June each year sees World Refugee Day and week - an oppurtunity to honour people who have been forced to flee their homes. One person for whom refugees and internally-displaced persons (IDP) are not a once-a-year consideration is LSTM graduate and June’s Hero of Health, Jonathan Whittall.
Jonathan has considerable experience in refugee and humanitarian environments. Early in his career, he managed an IDP return monitoring project in Northern Uganda for GOAL. He was also worked for Merlin in South Darfur where he set up new projects and managed cross frontline mobile clinics in the region.
Médecins Sans Frontières
However, it is at Médecins Sans Frontières (MSF) where Jonathan has spent most of his career and where refugees and IDPs continue to occupy him. Life at MSF began in 2008 in his hometown of Johannesburg, South Africa, where Jonathan provided operational support in emergency situations in Zimbabwe for migrant and refugee communities and during an outbreak of xenophobic violence in South Africa. Since then he has worked on MSF's medical humanitarian responses in South Sudan, Pakistan, Afghanistan, Libya, Bahrain, Lebanon and Syria where he developed emergency operations, negotiated access and managed the security of humanitarian teams.
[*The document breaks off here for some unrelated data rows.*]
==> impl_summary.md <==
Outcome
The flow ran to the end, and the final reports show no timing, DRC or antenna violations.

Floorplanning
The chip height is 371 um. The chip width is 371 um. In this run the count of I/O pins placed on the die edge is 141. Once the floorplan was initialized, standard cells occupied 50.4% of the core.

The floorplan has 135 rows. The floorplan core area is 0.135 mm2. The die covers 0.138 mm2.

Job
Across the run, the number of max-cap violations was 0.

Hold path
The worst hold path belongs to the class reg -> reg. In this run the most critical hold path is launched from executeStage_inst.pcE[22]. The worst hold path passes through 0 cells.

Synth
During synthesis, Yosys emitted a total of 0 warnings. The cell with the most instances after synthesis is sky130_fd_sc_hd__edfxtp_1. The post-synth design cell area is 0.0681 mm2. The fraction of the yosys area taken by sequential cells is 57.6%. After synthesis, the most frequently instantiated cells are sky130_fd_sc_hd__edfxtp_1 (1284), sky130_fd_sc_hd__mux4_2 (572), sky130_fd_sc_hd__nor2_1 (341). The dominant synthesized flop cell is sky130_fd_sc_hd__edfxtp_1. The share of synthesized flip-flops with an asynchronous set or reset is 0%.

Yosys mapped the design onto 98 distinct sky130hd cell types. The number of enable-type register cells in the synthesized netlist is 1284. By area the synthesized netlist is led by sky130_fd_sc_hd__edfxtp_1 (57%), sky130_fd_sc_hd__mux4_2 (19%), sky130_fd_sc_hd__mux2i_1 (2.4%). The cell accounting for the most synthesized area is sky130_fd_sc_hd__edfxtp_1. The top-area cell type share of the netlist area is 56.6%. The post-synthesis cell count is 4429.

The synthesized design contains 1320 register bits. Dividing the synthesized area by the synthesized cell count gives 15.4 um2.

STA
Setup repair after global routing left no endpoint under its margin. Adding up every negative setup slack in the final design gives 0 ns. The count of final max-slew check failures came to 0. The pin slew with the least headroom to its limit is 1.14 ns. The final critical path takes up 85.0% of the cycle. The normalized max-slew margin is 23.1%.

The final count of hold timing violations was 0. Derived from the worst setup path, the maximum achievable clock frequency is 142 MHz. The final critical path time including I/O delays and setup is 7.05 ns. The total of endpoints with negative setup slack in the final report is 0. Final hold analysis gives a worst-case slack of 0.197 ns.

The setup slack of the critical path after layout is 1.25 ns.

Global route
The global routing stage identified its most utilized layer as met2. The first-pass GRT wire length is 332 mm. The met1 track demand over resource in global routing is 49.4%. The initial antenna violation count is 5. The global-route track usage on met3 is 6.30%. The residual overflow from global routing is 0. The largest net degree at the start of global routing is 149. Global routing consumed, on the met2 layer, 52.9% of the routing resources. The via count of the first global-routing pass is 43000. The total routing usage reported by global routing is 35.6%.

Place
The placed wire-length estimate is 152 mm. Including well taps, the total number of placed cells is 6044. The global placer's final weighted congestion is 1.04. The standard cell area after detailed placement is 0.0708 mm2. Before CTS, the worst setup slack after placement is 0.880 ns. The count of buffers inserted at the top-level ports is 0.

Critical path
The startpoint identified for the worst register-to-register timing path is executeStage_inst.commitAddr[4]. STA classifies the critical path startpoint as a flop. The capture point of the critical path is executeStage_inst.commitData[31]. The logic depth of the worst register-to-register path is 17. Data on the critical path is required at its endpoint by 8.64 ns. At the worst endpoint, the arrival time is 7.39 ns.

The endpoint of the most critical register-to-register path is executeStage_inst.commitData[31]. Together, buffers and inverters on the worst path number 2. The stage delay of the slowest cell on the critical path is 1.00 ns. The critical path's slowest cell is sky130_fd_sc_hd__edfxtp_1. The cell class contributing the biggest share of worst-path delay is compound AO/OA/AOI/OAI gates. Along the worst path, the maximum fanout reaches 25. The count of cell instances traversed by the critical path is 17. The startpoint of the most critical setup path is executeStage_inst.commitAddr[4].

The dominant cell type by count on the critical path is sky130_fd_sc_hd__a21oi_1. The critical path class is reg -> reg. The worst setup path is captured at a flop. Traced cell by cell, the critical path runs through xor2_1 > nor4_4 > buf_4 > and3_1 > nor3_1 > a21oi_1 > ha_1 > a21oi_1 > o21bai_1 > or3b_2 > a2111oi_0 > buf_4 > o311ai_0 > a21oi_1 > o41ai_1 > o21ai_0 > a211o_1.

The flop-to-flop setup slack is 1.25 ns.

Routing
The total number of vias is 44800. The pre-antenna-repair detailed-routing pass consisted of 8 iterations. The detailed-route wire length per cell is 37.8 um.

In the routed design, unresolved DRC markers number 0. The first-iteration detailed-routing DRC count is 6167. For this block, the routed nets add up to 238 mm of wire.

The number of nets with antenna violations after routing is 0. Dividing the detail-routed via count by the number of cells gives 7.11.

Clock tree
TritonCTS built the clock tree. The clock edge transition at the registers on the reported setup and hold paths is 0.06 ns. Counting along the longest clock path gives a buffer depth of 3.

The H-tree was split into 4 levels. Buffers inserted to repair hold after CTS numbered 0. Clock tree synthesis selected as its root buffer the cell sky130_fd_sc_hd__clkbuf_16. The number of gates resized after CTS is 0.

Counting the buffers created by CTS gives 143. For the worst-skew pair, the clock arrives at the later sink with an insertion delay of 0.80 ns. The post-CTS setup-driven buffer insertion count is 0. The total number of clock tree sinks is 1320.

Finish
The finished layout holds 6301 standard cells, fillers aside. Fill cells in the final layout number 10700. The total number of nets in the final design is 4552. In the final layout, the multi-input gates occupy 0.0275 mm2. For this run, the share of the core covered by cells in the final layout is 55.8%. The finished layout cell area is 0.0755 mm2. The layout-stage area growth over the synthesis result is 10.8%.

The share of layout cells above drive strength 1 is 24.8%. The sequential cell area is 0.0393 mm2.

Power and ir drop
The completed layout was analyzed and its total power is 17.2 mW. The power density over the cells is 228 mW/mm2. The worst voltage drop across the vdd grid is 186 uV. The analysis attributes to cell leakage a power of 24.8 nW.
<file path="src/logic/lsu_consts.svh">
`ifndef LSU_CONSTS_SVH
`define LSU_CONSTS_SVH

// data path and address width of the stage
`define LSU_XLEN 32

// byte lanes in one bus word
`define LSU_NBYTES 4

// width of the stage operation code
`define LSU_MEMOP_W 4

// width of the AMO operation code
`define LSU_AMOOP_W 4

// cycles allowed per request before a run is called hung
`define LSU_TIMEOUT_CYC 40

`endif

</file>
<file path="src/logic/dbus_pkg.sv">
`default_nettype none

`include "lsu_consts.svh"

package dbus_pkg;

    // held by the requester until ready
    typedef struct packed {
        logic                    valid;
        logic                    we;
        // byte address whose low bits give the lane offset
        logic [`LSU_XLEN-1:0]    addr;
        // already placed in its byte lanes
        logic [`LSU_XLEN-1:0]    wdata;
        logic [`LSU_NBYTES-1:0]  mask;
    } dbus_req_t;

    // ready is a single-cycle pulse with rdata valid in that cycle
    typedef struct packed {
        logic                  ready;
        logic [`LSU_XLEN-1:0]  rdata;
    } dbus_rsp_t;

endpackage

`default_nettype wire

</file>
<file path="src/logic/lsu_op_pkg.sv">
`default_nettype none

`include "lsu_consts.svh"

package lsu_op_pkg;

    // stage operation where none means ALU result bypass
    typedef enum logic [`LSU_MEMOP_W-1:0] {
        MEMOP_NONE,
        MEMOP_LB,
        MEMOP_LBU,
        MEMOP_LH,
        MEMOP_LHU,
        MEMOP_LW,
        MEMOP_SB,
        MEMOP_SH,
        MEMOP_SW,
        MEMOP_LR_W,
        MEMOP_SC_W,
        MEMOP_AMO
    } memop_e;

    // read-modify-write flavour used only by MEMOP_AMO
    typedef enum logic [`LSU_AMOOP_W-1:0] {
        AMOOP_SWAP,
        AMOOP_ADD,
        AMOOP_XOR,
        AMOOP_AND,
        AMOOP_OR,
        AMOOP_MIN,
        AMOOP_MAX,
        AMOOP_MINU,
        AMOOP_MAXU
    } amoop_e;

    // request from the pipeline held until done
    typedef struct packed {
        memop_e                op;
        amoop_e                amo_op;
        // ALU result
        logic [`LSU_XLEN-1:0]  addr;
        // rs2
        logic [`LSU_XLEN-1:0]  wdata;
    } lsu_req_t;

endpackage

`default_nettype wire

</file>
<file path="src/logic/amo_alu.sv">
`timescale 1ns/10ps
`default_nettype none

`include "lsu_consts.svh"

module amo_alu (
    input  lsu_op_pkg::amoop_e      op_i,
    input  wire [`LSU_XLEN-1:0]     mem_i,
    input  wire [`LSU_XLEN-1:0]     src_i,
    output logic [`LSU_XLEN-1:0]    result_o
);

    logic mem_ltu;
    logic mem_lt;

    assign mem_ltu = mem_i < src_i;

    // the negative one is smaller when signs differ
    // equal signs keep the unsigned order
    assign mem_lt = (mem_i[`LSU_XLEN-1] != src_i[`LSU_XLEN-1]) ? mem_i[`LSU_XLEN-1] : mem_ltu;

    // new memory word
    always_comb begin
        case (op_i)
            lsu_op_pkg::AMOOP_SWAP: result_o = src_i;
            lsu_op_pkg::AMOOP_ADD:  result_o = mem_i + src_i;
            lsu_op_pkg::AMOOP_XOR:  result_o = mem_i ^ src_i;
            lsu_op_pkg::AMOOP_AND:  result_o = mem_i & src_i;
            lsu_op_pkg::AMOOP_OR:   result_o = mem_i | src_i;
            lsu_op_pkg::AMOOP_MIN:  result_o = mem_lt ? mem_i : src_i;
            lsu_op_pkg::AMOOP_MAX:  result_o = mem_lt ? src_i : mem_i;
            lsu_op_pkg::AMOOP_MINU: result_o = mem_ltu ? mem_i : src_i;
            lsu_op_pkg::AMOOP_MAXU: result_o = mem_ltu ? src_i : mem_i;
            // unused codes behave as swap
            default:                result_o = src_i;
        endcase
    end

endmodule

`default_nettype wire

</file>
<file path="src/logic/amo_ctrl.sv">
`timescale 1ns/10ps
`default_nettype none

`include "lsu_consts.svh"

module amo_ctrl (
    input  wire                      clk,
    input  wire                      rst,
    input  wire                      start_i,
    input  lsu_op_pkg::memop_e       op_i,
    input  lsu_op_pkg::amoop_e       amo_op_i,
    input  wire [`LSU_XLEN-1:0]      addr_i,
    input  wire [`LSU_XLEN-1:0]      src_i,
    input  wire                      plain_store_i,
    input  dbus_pkg::dbus_rsp_t      dbus_rsp_i,
    output dbus_pkg::dbus_req_t      dbus_req_o,
    input  wire [`LSU_XLEN-1:0]      calc_i,
    output logic [`LSU_XLEN-1:0]     mem_o,
    output logic                     done_o,
    output logic [`LSU_XLEN-1:0]     result_o,
    output logic                     misalign_o
);

    // one-hot sequencer state
    typedef enum logic [3:0] {
        ST_IDLE  = 4'b0001,
        ST_LOAD  = 4'b0010,
        ST_CALC  = 4'b0100,
        ST_STORE = 4'b1000
    } state_e;

    state_e                 state_q;
    logic                   done_q;
    logic                   misalign_q;
    logic [`LSU_XLEN-1:0]   result_q;
    logic                   resv_valid_q;
    logic [`LSU_XLEN-1:0]   resv_addr_q;
    // old word and new word of a read-modify-write
    logic [`LSU_XLEN-1:0]   loaded_q;
    logic [`LSU_XLEN-1:0]   calc_q;

    logic is_lr;
    logic is_sc;
    logic aligned;
    logic sc_hit;
    logic accept;
    logic load_ack;

    assign is_lr    = op_i == lsu_op_pkg::MEMOP_LR_W;
    assign is_sc    = op_i == lsu_op_pkg::MEMOP_SC_W;
    assign aligned  = addr_i[1:0] == 2'b00;
    assign sc_hit   = resv_valid_q && (resv_addr_q == addr_i);
    // the done cycle still sees the old request and must not restart it
    assign accept   = start_i && !done_q && (state_q == ST_IDLE);
    assign load_ack = (state_q == ST_LOAD) && dbus_rsp_i.ready;

    always_ff @(posedge clk or posedge rst) begin
        if (rst) begin
            state_q      <= ST_IDLE;
            done_q       <= 1'b0;
            misalign_q   <= 1'b0;
            result_q     <= '0;
            resv_valid_q <= 1'b0;
        end else begin
            done_q     <= 1'b0;
            misalign_q <= 1'b0;
            case (state_q)
                ST_IDLE: begin
                    if (accept) begin
                        if (!aligned) begin
                            // refused with the reservation left alone
                            done_q     <= 1'b1;
                            misalign_q <= 1'b1;
                            result_q   <= '0;
                        end else if (is_sc && !sc_hit) begin
                            // failed SC gives no bus write
                            done_q       <= 1'b1;
                            result_q     <= 32'd1;
                            resv_valid_q <= 1'b0;
                        end else if (is_sc) begin
                            state_q <= ST_STORE;
                        end else begin
                            state_q <= ST_LOAD;
                        end
                    end
                end
                ST_LOAD: begin
                    if (dbus_rsp_i.ready) begin
                        if (is_lr) begin
                            result_q     <= dbus_rsp_i.rdata;
                            resv_valid_q <= 1'b1;
                            done_q       <= 1'b1;
                            state_q      <= ST_IDLE;
                        end else begin
                            state_q <= ST_CALC;
                        end
                    end
                end
                ST_CALC: begin
                    state_q <= ST_STORE;
                end
                ST_STORE: begin
                    if (dbus_rsp_i.ready) begin
                        // SC success gives 0 and an AMO gives the old word
                        result_q     <= is_sc ? '0 : loaded_q;
                        resv_valid_q <= 1'b0;
                        done_q       <= 1'b1;
                        state_q      <= ST_IDLE;
                    end
                end
                default: begin
                    state_q <= ST_IDLE;
                end
            endcase
            // any completed plain store kills the reservation
            if (plain_store_i) begin
                resv_valid_q <= 1'b0;
            end
        end
    end

    always_ff @(posedge clk) begin
        if (load_ack) begin
            loaded_q <= dbus_rsp_i.rdata;
        end
        if (load_ack && is_lr) begin
            resv_addr_q <= addr_i;
        end
        if (state_q == ST_CALC) begin
            calc_q <= calc_i;
        end
    end

    // own bus request is always a full word
    always_comb begin
        dbus_req_o.valid = (state_q == ST_LOAD) || (state_q == ST_STORE);
        dbus_req_o.we    = state_q == ST_STORE;
        dbus_req_o.addr  = {addr_i[`LSU_XLEN-1:2], 2'b00};
        dbus_req_o.wdata = is_sc ? src_i : calc_q;
        dbus_req_o.mask  = '1;
    end

    assign mem_o      = loaded_q;
    assign done_o     = done_q;
    assign result_o   = result_q;
    assign misalign_o = misalign_q;

    // legal encoding and busy only under a live atomic request
    a_state_legal: assert property (@(posedge clk) disable iff (rst)
        $onehot(state_q) && ((state_q == ST_IDLE) || start_i));

    a_done_pulse: assert property (@(posedge clk) disable iff (rst)
        done_q |=> !done_q);

    // ALU and bus fields depend on the request staying put while busy
    a_req_held: assert property (@(posedge clk) disable iff (rst)
        (state_q != ST_IDLE) |-> $stable({op_i, amo_op_i, addr_i, src_i}));

endmodule

`default_nettype wire

</file>
<file path="src/logic/lsu_lanes.sv">
`timescale 1ns/10ps
`default_nettype none

`include "lsu_consts.svh"

module lsu_lanes (
    input  lsu_op_pkg::memop_e        op_i,
    input  wire [`LSU_XLEN-1:0]       addr_i,
    input  wire [`LSU_XLEN-1:0]       wdata_i,
    input  wire [`LSU_XLEN-1:0]       rdata_i,
    output logic [`LSU_NBYTES-1:0]    mask_o,
    output logic [`LSU_XLEN-1:0]      wdata_o,
    output logic                      we_o,
    output logic [`LSU_XLEN-1:0]      load_data_o
);

    // unshifted strobes for the access size
    logic [`LSU_NBYTES-1:0] size_mask;
    // bit offset of the addressed lane
    logic [4:0]             lane_shift;
    // read word moved down so the addressed lane sits at bit 0
    logic [`LSU_XLEN-1:0]   rdata_low;

    assign lane_shift = {addr_i[1:0], 3'b000};

    // size decode shared by loads and stores
    always_comb begin
        size_mask = '0;
        we_o      = 1'b0;
        case (op_i)
            lsu_op_pkg::MEMOP_LB,
            lsu_op_pkg::MEMOP_LBU: begin
                size_mask = 4'b0001;
            end
            lsu_op_pkg::MEMOP_LH,
            lsu_op_pkg::MEMOP_LHU: begin
                size_mask = 4'b0011;
            end
            lsu_op_pkg::MEMOP_LW: begin
                size_mask = 4'b1111;
            end
            lsu_op_pkg::MEMOP_SB: begin
                size_mask = 4'b0001;
                we_o      = 1'b1;
            end
            lsu_op_pkg::MEMOP_SH: begin
                size_mask = 4'b0011;
                we_o      = 1'b1;
            end
            lsu_op_pkg::MEMOP_SW: begin
                size_mask = 4'b1111;
                we_o      = 1'b1;
            end
            default: begin
                size_mask = '0;
                we_o      = 1'b0;
            end
        endcase
    end

    // strobes and store data follow the byte offset
    assign mask_o  = size_mask << addr_i[1:0];
    assign wdata_o = wdata_i << lane_shift;

    assign rdata_low = rdata_i >> lane_shift;

    // pick byte or halfword and extend it
    always_comb begin
        case (op_i)
            lsu_op_pkg::MEMOP_LB:  load_data_o = {{24{rdata_low[7]}}, rdata_low[7:0]};
            lsu_op_pkg::MEMOP_LBU: load_data_o = {24'h0, rdata_low[7:0]};
            lsu_op_pkg::MEMOP_LH:  load_data_o = {{16{rdata_low[15]}}, rdata_low[15:0]};
            lsu_op_pkg::MEMOP_LHU: load_data_o = {16'h0, rdata_low[15:0]};
            // word loads return the word shifted down by the offset
            default:               load_data_o = rdata_low;
        endcase
    end

endmodule

`default_nettype wire

</file>
<file path="src/logic/lsu_top.sv">
`timescale 1ns/10ps
`default_nettype none

`include "lsu_consts.svh"

module lsu_top (
    input  wire                      clk,
    input  wire                      rst,
    input  wire                      valid_i,
    input  lsu_op_pkg::lsu_req_t     req_i,
    input  dbus_pkg::dbus_rsp_t      dbus_rsp_i,
    output dbus_pkg::dbus_req_t      dbus_req_o,
    output logic                     done_o,
    output logic [`LSU_XLEN-1:0]     result_o,
    output logic                     misalign_o,
    output logic                     stall_o
);

    logic is_plain;
    logic is_atomic;

    // plain path
    logic [`LSU_NBYTES-1:0] lane_mask;
    logic [`LSU_XLEN-1:0]   lane_wdata;
    logic                   lane_we;
    logic [`LSU_XLEN-1:0]   load_data;
    dbus_pkg::dbus_req_t    plain_req;
    logic                   plain_store_done;

    // atomic path
    dbus_pkg::dbus_req_t    amo_req;
    logic [`LSU_XLEN-1:0]   amo_mem;
    logic [`LSU_XLEN-1:0]   amo_calc;
    logic                   amo_done;
    logic [`LSU_XLEN-1:0]   amo_result;
    logic                   amo_misalign;

    always_comb begin
        is_plain  = 1'b0;
        is_atomic = 1'b0;
        case (req_i.op)
            lsu_op_pkg::MEMOP_LB,
            lsu_op_pkg::MEMOP_LBU,
            lsu_op_pkg::MEMOP_LH,
            lsu_op_pkg::MEMOP_LHU,
            lsu_op_pkg::MEMOP_LW,
            lsu_op_pkg::MEMOP_SB,
            lsu_op_pkg::MEMOP_SH,
            lsu_op_pkg::MEMOP_SW: is_plain = 1'b1;
            lsu_op_pkg::MEMOP_LR_W,
            lsu_op_pkg::MEMOP_SC_W,
            lsu_op_pkg::MEMOP_AMO: is_atomic = 1'b1;
            default: begin
                is_plain  = 1'b0;
                is_atomic = 1'b0;
            end
        endcase
    end

    lsu_lanes u_lanes (
        .op_i        (req_i.op),
        .addr_i      (req_i.addr),
        .wdata_i     (req_i.wdata),
        .rdata_i     (dbus_rsp_i.rdata),
        .mask_o      (lane_mask),
        .wdata_o     (lane_wdata),
        .we_o        (lane_we),
        .load_data_o (load_data)
    );

    // valid from the first cycle of the request
    always_comb begin
        plain_req.valid = valid_i && is_plain;
        plain_req.we    = lane_we;
        plain_req.addr  = req_i.addr;
        plain_req.wdata = lane_wdata;
        plain_req.mask  = lane_mask;
    end

    assign plain_store_done = plain_req.valid && lane_we && dbus_rsp_i.ready;

    amo_ctrl u_amo_ctrl (
        .clk           (clk),
        .rst           (rst),
        .start_i       (valid_i && is_atomic),
        .op_i          (req_i.op),
        .amo_op_i      (req_i.amo_op),
        .addr_i        (req_i.addr),
        .src_i         (req_i.wdata),
        .plain_store_i (plain_store_done),
        .dbus_rsp_i    (dbus_rsp_i),
        .dbus_req_o    (amo_req),
        .calc_i        (amo_calc),
        .mem_o         (amo_mem),
        .done_o        (amo_done),
        .result_o      (amo_result),
        .misalign_o    (amo_misalign)
    );

    amo_alu u_amo_alu (
        .op_i     (req_i.amo_op),
        .mem_i    (amo_mem),
        .src_i    (req_i.wdata),
        .result_o (amo_calc)
    );

    // bus owner follows the request class
    assign dbus_req_o = is_atomic ? amo_req : plain_req;

    always_comb begin
        if (is_atomic) begin
            done_o   = amo_done;
            result_o = amo_result;
        end else if (is_plain) begin
            done_o   = plain_req.valid && dbus_rsp_i.ready;
            result_o = load_data;
        end else begin
            // ALU bypass is done at once
            // unknown codes fall back to it too
            done_o   = valid_i;
            result_o = req_i.addr;
        end
    end

    assign misalign_o = is_atomic && amo_misalign;
    assign stall_o    = valid_i && !done_o;

    // bus request stays frozen through wait states while the pipeline holds
    a_bus_stable: assert property (@(posedge clk) disable iff (rst)
        (dbus_req_o.valid && !dbus_rsp_i.ready) |=> $stable(dbus_req_o));

endmodule

`default_nettype wire

</file>
File: src/hw/dsp_cfg_pkg.sv
// sizes and counts shared by the readout DSP blocks
// imported by every RTL module and by the testbench

package dsp_cfg_pkg;

	// one signed sample lane
	localparam int lane_w = 16;

	// lanes per converter word
	localparam int adc_lanes = 4;
	localparam int dac_lanes = 16;
	// dac lane stride when folding a dac word into adc format
	localparam int undersample_step = dac_lanes / adc_lanes;

	// converter and processor counts
	localparam int nadc = 2;
	localparam int ndac = 2;
	localparam int nproc = 4;

	// drive words summed into each dac output
	localparam int ndrv_group = 2;

	// readout channels, first ndlo1 run on baseband 0
	localparam int ndlo = 4;
	localparam int ndlo1 = 2;

	// accumulation buffer word halves and pointer
	localparam int acc_half_w = 32;
	localparam int acc_addr_w = 4;

	// control field widths
	localparam int shot_w = 32;
	localparam int shift_w = 5;
	localparam int bb_sel_w = 2;

endpackage
### config.mk
export PLATFORM = sky130hd
export DESIGN_NAME = shot_sequencer
export DESIGN_NICKNAME = d
export VERILOG_FILES = /design/src/hw/dsp_cfg_pkg.sv /design/src/hw/shot_sequencer.sv
export SDC_FILE = /design/constraint.sdc
export NUM_CORES = 1
export LEC_CHECK = 0
export BUFFER_PORTS_ARGS = -buffer_cell sky130_fd_sc_hd__buf_2
export CAP_MARGIN = 0
export CORE_ASPECT_RATIO = 1.4
export CORE_MARGIN = 10
export CORE_UTILIZATION = 40
export DETAILED_ROUTE_END_ITERATION = 8
export PLACE_DENSITY = 0.6
export SETUP_SLACK_MARGIN = 0.4
export SYNTH_ARGS = -nofsm -noshare
export SYNTH_HDL_FRONTEND = slang
export SYNTH_SLANG_ARGS = --single-unit
### constraint.sdc
create_clock -name dspif -period 1.5 [get_ports dspif]
set_input_delay 0.075 -clock dspif [delete_from_list [all_inputs] [get_ports dspif]]
set_output_delay 0.075 -clock dspif [all_outputs]
set_load 0.02 [all_outputs]
### src/hw/dsp_cfg_pkg.sv
// sizes and counts shared by the readout DSP blocks
// imported by every RTL module and by the testbench

package dsp_cfg_pkg;

	// one signed sample lane
	localparam int lane_w = 16;

	// lanes per converter word
	localparam int adc_lanes = 4;
	localparam int dac_lanes = 16;
	// dac lane stride when folding a dac word into adc format
	localparam int undersample_step = dac_lanes / adc_lanes;

	// converter and processor counts
	localparam int nadc = 2;
	localparam int ndac = 2;
	localparam int nproc = 4;

	// drive words summed into each dac output
	localparam int ndrv_group = 2;

	// readout channels, first ndlo1 run on baseband 0
	localparam int ndlo = 4;
	localparam int ndlo1 = 2;

	// accumulation buffer word halves and pointer
	localparam int acc_half_w = 32;
	localparam int acc_addr_w = 4;

	// control field widths
	localparam int shot_w = 32;
	localparam int shift_w = 5;
	localparam int bb_sel_w = 2;

endpackage

### src/hw/shot_sequencer.sv
// runs a multi-shot experiment on the processor cores
// a start strobe releases the cores once per shot until nshot shots
// are done, nshot of zero repeats forever

`timescale 1ns/1ps

module shot_sequencer import dsp_cfg_pkg::*; (
	input logic dspif,
	input logic arst_n,
	input logic stb_start,
	input logic [shot_w-1:0] nshot,
	input logic [nproc-1:0] core_procdone,
	input logic [nproc-1:0] core_nobusy,
	output logic core_reset,
	output logic [shot_w-1:0] shotcnt,
	output logic lastshotdone,
	output logic procdone
);

	// gray-like codes, neighbours differ in one bit
	typedef enum logic [2:0] {
		st_idle = 3'b000,
		st_start = 3'b001,
		st_procrun = 3'b011,
		st_elembusy = 3'b010,
		st_moreshot = 3'b110,
		st_shotadd = 3'b111,
		st_done = 3'b101
	} state_t;

	state_t state;
	state_t next_state;

	// registered reductions of the core levels
	logic procdone_all;
	logic nobusy_all;
	// shot index, its increment and the pipelined decision
	logic [shot_w-1:0] shot_idx;
	logic [shot_w-1:0] next_idx;
	logic [shot_w-1:0] nshot_r;
	logic more_shots;
	// high through the start state
	logic shot_start;

	always_ff @(posedge dspif or negedge arst_n) begin
		if (!arst_n) begin
			state <= st_idle;
		end else begin
			state <= next_state;
		end
	end

	always_comb begin
		next_state = state;
		case (state)
			st_idle: if (stb_start) next_state = st_start;
			st_start: next_state = st_procrun;
			// wait for every core to finish its program
			st_procrun: if (procdone_all) next_state = st_elembusy;
			// then for every element to drain
			st_elembusy: if (nobusy_all) next_state = st_moreshot;
			st_moreshot: next_state = more_shots ? st_shotadd : st_done;
			st_shotadd: next_state = st_start;
			st_done: next_state = st_idle;
			default: next_state = st_idle;
		endcase
	end

	// decision is ready long before moreshot, shot_idx is stable for a shot
	always_ff @(posedge dspif or negedge arst_n) begin
		if (!arst_n) begin
			procdone_all <= 1'b0;
			nobusy_all <= 1'b0;
			next_idx <= '0;
			more_shots <= 1'b0;
		end else begin
			procdone_all <= &core_procdone;
			nobusy_all <= &core_nobusy;
			next_idx <= shot_idx + 1'b1;
			more_shots <= (next_idx != nshot_r) || (nshot_r == '0);
		end
	end

	// outputs follow the state being entered
	always_ff @(posedge dspif or negedge arst_n) begin
		if (!arst_n) begin
			core_reset <= 1'b1;
			lastshotdone <= 1'b0;
			shot_start <= 1'b0;
			shot_idx <= '0;
			shotcnt <= '0;
			nshot_r <= '0;
		end else begin
			core_reset <= 1'b1;
			lastshotdone <= 1'b0;
			shot_start <= 1'b0;
			case (next_state)
				st_idle: begin
					shot_idx <= '0;
					nshot_r <= nshot;
				end
				st_start: begin
					core_reset <= 1'b0;
					shot_start <= 1'b1;
				end
				st_procrun: core_reset <= 1'b0;
				// report the shot just finished
				st_shotadd: begin
					shotcnt <= shot_idx;
					shot_idx <= next_idx;
				end
				st_done: begin
					lastshotdone <= 1'b1;
					shot_idx <= '0;
				end
				default: ;
			endcase
		end
	end

	// sticky until the next shot starts
	always_ff @(posedge dspif or negedge arst_n) begin
		if (!arst_n) begin
			procdone <= 1'b0;
		end else if (procdone_all) begin
			procdone <= 1'b1;
		end else if (shot_start) begin
			procdone <= 1'b0;
		end
	end

endmodule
Today, he finds himself the head of the West Bank Field Coordination Unit and interim head of the Research and Analysis Unit at the Office for the Coordination of Humanitarian Affairs in the occupied Palestinian territory.
Away from the frontline
Jonathan combines direct field work in emergencies with work on advocacy and analysis. As the founding director of the MSF analysis department, he brought together operational, analytical, and strategic skills to manage teams in the areas of health politics, forced migration, conflict and humanitarianism, and negotiated access. He has also contributed to academic journals and newspapers on the politics of humanitarian aid, and in 2021 co-edited Everybody's war: the politics of aid in the Syria crisis.